- **Exercise instructions**: Print out the full listing exactly as it reads.

======

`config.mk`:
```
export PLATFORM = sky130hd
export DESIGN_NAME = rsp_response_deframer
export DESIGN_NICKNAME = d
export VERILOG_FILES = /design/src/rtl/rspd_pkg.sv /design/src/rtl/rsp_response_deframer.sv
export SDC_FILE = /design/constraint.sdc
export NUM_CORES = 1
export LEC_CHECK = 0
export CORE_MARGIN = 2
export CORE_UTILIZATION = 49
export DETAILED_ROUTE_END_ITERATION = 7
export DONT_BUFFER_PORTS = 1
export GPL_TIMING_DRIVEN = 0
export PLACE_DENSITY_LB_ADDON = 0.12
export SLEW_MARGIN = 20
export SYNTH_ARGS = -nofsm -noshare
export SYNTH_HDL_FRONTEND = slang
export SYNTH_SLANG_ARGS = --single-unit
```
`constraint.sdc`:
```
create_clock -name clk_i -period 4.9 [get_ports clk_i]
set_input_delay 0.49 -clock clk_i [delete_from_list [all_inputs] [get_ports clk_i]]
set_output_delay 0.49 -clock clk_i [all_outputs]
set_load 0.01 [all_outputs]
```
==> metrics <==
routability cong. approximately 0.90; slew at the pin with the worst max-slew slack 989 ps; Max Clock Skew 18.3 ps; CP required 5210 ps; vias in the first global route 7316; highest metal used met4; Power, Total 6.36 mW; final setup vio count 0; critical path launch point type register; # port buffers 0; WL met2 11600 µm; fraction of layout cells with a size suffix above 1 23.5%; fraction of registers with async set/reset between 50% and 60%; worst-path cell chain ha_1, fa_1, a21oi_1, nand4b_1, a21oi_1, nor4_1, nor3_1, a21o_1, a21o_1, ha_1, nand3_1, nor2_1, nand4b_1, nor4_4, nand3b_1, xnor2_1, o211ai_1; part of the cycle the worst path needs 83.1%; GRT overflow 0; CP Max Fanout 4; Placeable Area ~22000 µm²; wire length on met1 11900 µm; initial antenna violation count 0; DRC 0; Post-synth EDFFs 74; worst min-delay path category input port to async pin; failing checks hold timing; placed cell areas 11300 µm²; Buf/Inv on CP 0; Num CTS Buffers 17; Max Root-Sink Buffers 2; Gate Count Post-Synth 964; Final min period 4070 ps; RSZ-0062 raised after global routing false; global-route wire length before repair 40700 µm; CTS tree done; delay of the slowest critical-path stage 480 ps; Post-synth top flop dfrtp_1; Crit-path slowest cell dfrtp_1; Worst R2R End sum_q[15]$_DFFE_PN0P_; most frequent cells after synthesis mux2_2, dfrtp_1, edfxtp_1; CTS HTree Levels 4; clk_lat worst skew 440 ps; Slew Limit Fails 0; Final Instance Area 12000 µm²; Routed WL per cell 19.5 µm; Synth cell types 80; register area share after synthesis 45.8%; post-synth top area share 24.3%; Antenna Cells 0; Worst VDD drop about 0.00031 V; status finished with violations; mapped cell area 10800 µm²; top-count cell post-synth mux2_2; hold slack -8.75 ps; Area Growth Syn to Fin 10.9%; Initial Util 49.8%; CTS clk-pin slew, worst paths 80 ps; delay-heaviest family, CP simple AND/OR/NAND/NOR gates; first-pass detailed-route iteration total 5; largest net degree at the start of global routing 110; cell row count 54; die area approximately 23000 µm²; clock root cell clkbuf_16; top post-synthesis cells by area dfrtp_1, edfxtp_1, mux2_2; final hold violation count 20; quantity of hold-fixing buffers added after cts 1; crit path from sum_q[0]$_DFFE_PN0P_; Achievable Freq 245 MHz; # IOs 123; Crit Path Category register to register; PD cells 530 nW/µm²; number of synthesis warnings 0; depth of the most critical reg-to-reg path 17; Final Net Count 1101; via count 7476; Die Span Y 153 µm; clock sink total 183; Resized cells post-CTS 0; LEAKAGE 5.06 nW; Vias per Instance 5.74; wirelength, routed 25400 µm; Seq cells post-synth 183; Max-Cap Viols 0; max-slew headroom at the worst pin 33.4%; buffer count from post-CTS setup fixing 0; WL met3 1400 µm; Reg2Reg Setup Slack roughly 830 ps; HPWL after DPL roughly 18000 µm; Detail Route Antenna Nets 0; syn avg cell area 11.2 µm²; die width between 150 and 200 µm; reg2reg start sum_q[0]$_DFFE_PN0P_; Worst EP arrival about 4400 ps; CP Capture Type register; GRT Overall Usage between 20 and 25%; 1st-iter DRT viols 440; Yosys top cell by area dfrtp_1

======

- **Task answer**:
`config.mk`:
```
export PLATFORM = sky130hd
export DESIGN_NAME = rsp_response_deframer
export DESIGN_NICKNAME = d
export VERILOG_FILES = /design/src/rtl/rspd_pkg.sv /design/src/rtl/rsp_response_deframer.sv
export SDC_FILE = /design/constraint.sdc
export NUM_CORES = 1
export LEC_CHECK = 0
export CORE_MARGIN = 2
export CORE_UTILIZATION = 49
export DETAILED_ROUTE_END_ITERATION = 7
export DONT_BUFFER_PORTS = 1
export GPL_TIMING_DRIVEN = 0
export PLACE_DENSITY_LB_ADDON = 0.12
export SLEW_MARGIN = 20
export SYNTH_ARGS = -nofsm -noshare
export SYNTH_HDL_FRONTEND = slang
export SYNTH_SLANG_ARGS = --single-unit
```
`constraint.sdc`:
```
create_clock -name clk_i -period 4.9 [get_ports clk_i]
set_input_delay 0.49 -clock clk_i [delete_from_list [all_inputs] [get_ports clk_i]]
set_output_delay 0.49 -clock clk_i [all_outputs]
set_load 0.01 [all_outputs]
```
==> metrics <==
routability cong. approximately 0.90; slew at the pin with the worst max-slew slack 989 ps; Max Clock Skew 18.3 ps; CP required 5210 ps; vias in the first global route 7316; highest metal used met4; Power, Total 6.36 mW; final setup vio count 0; critical path launch point type register; # port buffers 0; WL met2 11600 µm; fraction of layout cells with a size suffix above 1 23.5%; fraction of registers with async set/reset between 50% and 60%; worst-path cell chain ha_1, fa_1, a21oi_1, nand4b_1, a21oi_1, nor4_1, nor3_1, a21o_1, a21o_1, ha_1, nand3_1, nor2_1, nand4b_1, nor4_4, nand3b_1, xnor2_1, o211ai_1; part of the cycle the worst path needs 83.1%; GRT overflow 0; CP Max Fanout 4; Placeable Area ~22000 µm²; wire length on met1 11900 µm; initial antenna violation count 0; DRC 0; Post-synth EDFFs 74; worst min-delay path category input port to async pin; failing checks hold timing; placed cell areas 11300 µm²; Buf/Inv on CP 0; Num CTS Buffers 17; Max Root-Sink Buffers 2; Gate Count Post-Synth 964; Final min period 4070 ps; RSZ-0062 raised after global routing false; global-route wire length before repair 40700 µm; CTS tree done; delay of the slowest critical-path stage 480 ps; Post-synth top flop dfrtp_1; Crit-path slowest cell dfrtp_1; Worst R2R End sum_q[15]$_DFFE_PN0P_; most frequent cells after synthesis mux2_2, dfrtp_1, edfxtp_1; CTS HTree Levels 4; clk_lat worst skew 440 ps; Slew Limit Fails 0; Final Instance Area 12000 µm²; Routed WL per cell 19.5 µm; Synth cell types 80; register area share after synthesis 45.8%; post-synth top area share 24.3%; Antenna Cells 0; Worst VDD drop about 0.00031 V; status finished with violations; mapped cell area 10800 µm²; top-count cell post-synth mux2_2; hold slack -8.75 ps; Area Growth Syn to Fin 10.9%; Initial Util 49.8%; CTS clk-pin slew, worst paths 80 ps; delay-heaviest family, CP simple AND/OR/NAND/NOR gates; first-pass detailed-route iteration total 5; largest net degree at the start of global routing 110; cell row count 54; die area approximately 23000 µm²; clock root cell clkbuf_16; top post-synthesis cells by area dfrtp_1, edfxtp_1, mux2_2; final hold violation count 20; quantity of hold-fixing buffers added after cts 1; crit path from sum_q[0]$_DFFE_PN0P_; Achievable Freq 245 MHz; # IOs 123; Crit Path Category register to register; PD cells 530 nW/µm²; number of synthesis warnings 0; depth of the most critical reg-to-reg path 17; Final Net Count 1101; via count 7476; Die Span Y 153 µm; clock sink total 183; Resized cells post-CTS 0; LEAKAGE 5.06 nW; Vias per Instance 5.74; wirelength, routed 25400 µm; Seq cells post-synth 183; Max-Cap Viols 0; max-slew headroom at the worst pin 33.4%; buffer count from post-CTS setup fixing 0; WL met3 1400 µm; Reg2Reg Setup Slack roughly 830 ps; HPWL after DPL roughly 18000 µm; Detail Route Antenna Nets 0; syn avg cell area 11.2 µm²; die width between 150 and 200 µm; reg2reg start sum_q[0]$_DFFE_PN0P_; Worst EP arrival about 4400 ps; CP Capture Type register; GRT Overall Usage between 20 and 25%; 1st-iter DRT viols 440; Yosys top cell by area dfrtp_1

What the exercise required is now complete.